Jared pulls the truck forward, and I slide off Salem. Unlike riding with a saddle, dismounting from bareback feels like the severing of a bond. It always takes my body a minute to return to the state of just being me, having two legs instead of four.
Salem turns and pokes me with her nose. I rub her muzzle. “Good girl.”
The seams of my shorts are dark with grime. My legs are filthy. This horse needs a scrubbing. “Tomorrow.” I wish I didn’t have to leave right this minute to get back to Betsy’s for dinner. Wish I didn’t have to explain the horse situation to my mom. “Top to bottom tomorrow, OK?”
I lead her to the barn. To where Jared’s just getting out of the parked truck. Stop in front of him. “So, what I’m wondering is, how are your fences?”
When Jared draws his eyebrows together and wrinkles his nose, I add, “Not like Tom’s, I assume. No missing fence poles or loose rails?”
He shakes his head. “No way. Absolutely not. I check them all the time.”
“Then how did she get out?” Before he can answer, I continue. “I’ll tell you what I think. I think she jumped. And, strange as that may sound, I actually think that’s a very good thing.”
Chapter Thirteen
It’s only thanks to Jared acting as my personal chauffeur that I’m able to slip into Betsy’s kitchen at six thirty-seven. Not too bad, considering.

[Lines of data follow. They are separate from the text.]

File: src/rtl/nios2_oci_dct_fifo.sv
// First-word-fall-through capture buffer: storage, wrapping pointers, occupancy.
module nios2_oci_dct_fifo #(
  parameter int W     = 34,
  parameter int DEPTH = 16
) (
  input  logic                       clk,
  input  logic                       reset,
  input  logic                       wr_en,
  input  logic [W-1:0]               wr_data,
  input  logic                       rd_en,
  output logic [W-1:0]               rd_data,
  output logic [$clog2(DEPTH):0]     level,
  output logic                       full,
  output logic                       empty
);

  localparam int AW = $clog2(DEPTH);
  localparam int LW = AW + 1;

  logic [W-1:0]  mem [DEPTH];
  logic [AW-1:0] wr_ptr, rd_ptr;
  logic          wr_ok, rd_ok;

  assign full  = (level == LW'(DEPTH));
  assign empty = (level == LW'(0));

  // A full buffer still takes a write when the head leaves in the same cycle.
  assign wr_ok = wr_en & (~full | rd_en);
  assign rd_ok = rd_en & ~empty;

  assign rd_data = mem[rd_ptr];

  // Storage is deliberately left out of reset.
  always_ff @(posedge clk) begin
    if (wr_ok) mem[wr_ptr] <= wr_data;
  end

  always_ff @(posedge clk or posedge reset) begin
    if (reset) begin
      wr_ptr <= '0;
      rd_ptr <= '0;
      level  <= '0;
    end else begin
      if (wr_ok) wr_ptr <= wr_ptr + AW'(1);
      if (rd_ok) rd_ptr <= rd_ptr + AW'(1);
      case ({wr_ok, rd_ok})
        2'b10:   level <= level + LW'(1);
        2'b01:   level <= level - LW'(1);
        default: level <= level;
      endcase
    end
  end

endmodule

File: src/rtl/nios2_oci_dct_monitor.sv
// DCT capture monitor: CAPTURE/DRAIN/DONE control, drop counter, optional
// count-sequence checker enabled by DCT_MON_SEQ_CHECK_EN.
module nios2_oci_dct_monitor
  import nios2_oci_dct_pkg::*;
#(
  parameter int DATA_W = DCT_DATA_W,
  parameter int CNT_W  = DCT_CNT_W,
  parameter int DEPTH  = DCT_DEPTH,
  parameter int OVF_W  = DCT_OVF_W
) (
  input  logic                          clk,
  input  logic                          reset,
  input  logic [DATA_W-1:0]             dct_buffer,
  input  logic [CNT_W-1:0]              dct_count,
  input  logic                          dct_valid,
  input  logic                          test_ending,
  input  logic                          test_has_ended,
  output logic [CNT_W+DATA_W-1:0]       rd_data,
  output logic                          rd_valid,
  input  logic                          rd_ready,
  output logic [$clog2(DEPTH):0]        level,
  output logic [OVF_W-1:0]              overflow_cnt,
  output logic                          done,
  output logic                          seq_error
);

  localparam int EW = dct_entry_w(DATA_W, CNT_W);
  localparam int LW = $clog2(DEPTH) + 1;

  dct_state_e state, state_nxt;
  logic       full, empty;
  logic       cap_en, rd_fire, wr_en, drop;

  // Any stop request in the current cycle already blocks the capture.
  assign cap_en  = (state == ST_CAPTURE) & ~test_ending & ~test_has_ended;
  assign rd_valid = (state != ST_DONE) & ~empty;
  assign rd_fire = rd_valid & rd_ready;
  assign wr_en   = cap_en & dct_valid & (~full | rd_fire);
  assign drop    = cap_en & dct_valid & full & ~rd_fire;

  nios2_oci_dct_fifo #(
    .W     (EW),
    .DEPTH (DEPTH)
  ) u_fifo (
    .clk     (clk),
    .reset   (reset),
    .wr_en   (wr_en),
    .wr_data ({dct_count, dct_buffer}),
    .rd_en   (rd_fire),
    .rd_data (rd_data),
    .level   (level),
    .full    (full),
    .empty   (empty)
  );

  always_comb begin
    state_nxt = state;
    if (test_has_ended) begin
      state_nxt = ST_DONE;
    end else begin
      case (state)
        ST_CAPTURE: if (test_ending) state_nxt = ST_DRAIN;
        // Empty on entry, or the last entry leaves this cycle.
        ST_DRAIN:   if (empty || (rd_fire && level == LW'(1))) state_nxt = ST_DONE;
        default:    state_nxt = ST_DONE;
      endcase
    end
  end

  always_ff @(posedge clk or posedge reset) begin
    if (reset) begin
      state        <= ST_CAPTURE;
      done         <= 1'b0;
      overflow_cnt <= '0;
    end else begin
      state <= state_nxt;
      done  <= (state_nxt == ST_DONE);
      if (drop && overflow_cnt != {OVF_W{1'b1}})
        overflow_cnt <= overflow_cnt + OVF_W'(1);
    end
  end

`ifdef DCT_MON_SEQ_CHECK_EN
  logic [CNT_W-1:0] ref_cnt;
  logic             ref_vld;
  logic             seq_err_q;

  // Only accepted captures advance the reference; drops are invisible here.
  always_ff @(posedge clk or posedge reset) begin
    if (reset) begin
      ref_cnt   <= '0;
      ref_vld   <= 1'b0;
      seq_err_q <= 1'b0;
    end else if (wr_en) begin
      ref_cnt <= dct_count;
      ref_vld <= 1'b1;
      if (ref_vld && dct_count != ref_cnt + CNT_W'(1)) seq_err_q <= 1'b1;
    end
  end

  assign seq_error = seq_err_q;
`else
  assign seq_error = 1'b0;
`endif

endmodule

File: config.mk
export PLATFORM = sky130hd
export DESIGN_NAME = nios2_oci_dct_monitor
export DESIGN_NICKNAME = d
export VERILOG_FILES = /design/src/rtl/nios2_oci_dct_pkg.sv /design/src/rtl/nios2_oci_dct_fifo.sv /design/src/rtl/nios2_oci_dct_monitor.sv
export SDC_FILE = /design/constraint.sdc
export NUM_CORES = 1
export LEC_CHECK = 0
export BUFFER_PORTS_ARGS = -buffer_cell sky130_fd_sc_hd__buf_2
export CORE_MARGIN = 2
export CORE_UTILIZATION = 61
export DETAILED_ROUTE_END_ITERATION = 6
export PLACE_DENSITY = 0.83
export SLEW_MARGIN = 10
export SYNTH_ARGS = -nofsm -noshare
export SYNTH_HDL_FRONTEND = slang
export SYNTH_SLANG_ARGS = --single-unit
File: constraint.sdc
create_clock -name clk -period 6.5 [get_ports clk]
set_input_delay 1.3 -clock clk [delete_from_list [all_inputs] [get_ports clk]]
set_output_delay 1.3 -clock clk [all_outputs]
set_load 0.02 [all_outputs]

Almost-clean yoga pants, gra
bbed in two minutes while the pick-up truck idled outside, cover my dirt-covered legs, but there’s no time to deal with my helmet hair.
“Just drop me here,” I tell Jared when we reached the B&B’s mailbox. I’m already out, turning to slam the door behind me, when I remember. “Oh, and thanks!”
The screen door creaks when I yank it open. “Hi everyone. It smells great in here, Betsy! Hi, Mom.”
My mom’s nose wrinkles. “You smell like horse.”
She doesn’t mean ‘you smell like horse’; she means ‘what the hell are you doing with that horse?’, but I’m not sure what Betsy’s told her, and I’m not ready to go there just yet. “Mmmm … yes, well, we had to take Salem – that’s the horse you saw on the road – back to the barn.”
“Is everything OK?” Bless you Betsy …
“Yes, fine. Everything’s fine. And I’m starving. Let me help you get everything on the table.”
I avoid looking directly at my mom until we’re all sitting down, and then I see Betsy was right about her being too tired to cook. She has dark smudges under her eyes, and tells us about an accident on the 401, a line-up back to Ontario Street at the ferry dock. Betsy pours her a glass of wine, and Carl puts a steak on her plate, and we all help ourselves to three kinds of salad, and fresh bread.
My mom pauses, food untouched, fingers resting on her fork. “So, Meg, about this horse …”
Betsy speaks up. “I’m sorry to interrupt, Emily, but I’m sure Meg will tell you all about that later. It’s been so long since we’ve seen you, Carl and I were hoping to hear how you’ve been doing.”
My mom hesitates, then nods. “You’re right, Betsy. Meg and I can talk later.” She looks at me and raises her eyebrows, before repeating, “Later.”
I prepare for a tense, polite meal haunted by the prospect of “later”, but my mother surprises me.
She talks between bites about cases she’s working on, and the implications for her company, and the opposition from other companies. She describes the people she meets with in Washington, and New York, and makes them sound funny. The woman who won’t sit down in a meeting until she cleans the table in front of her with a Lysol wipe. The man who brings updated photos of his miniature poodles to each meeting.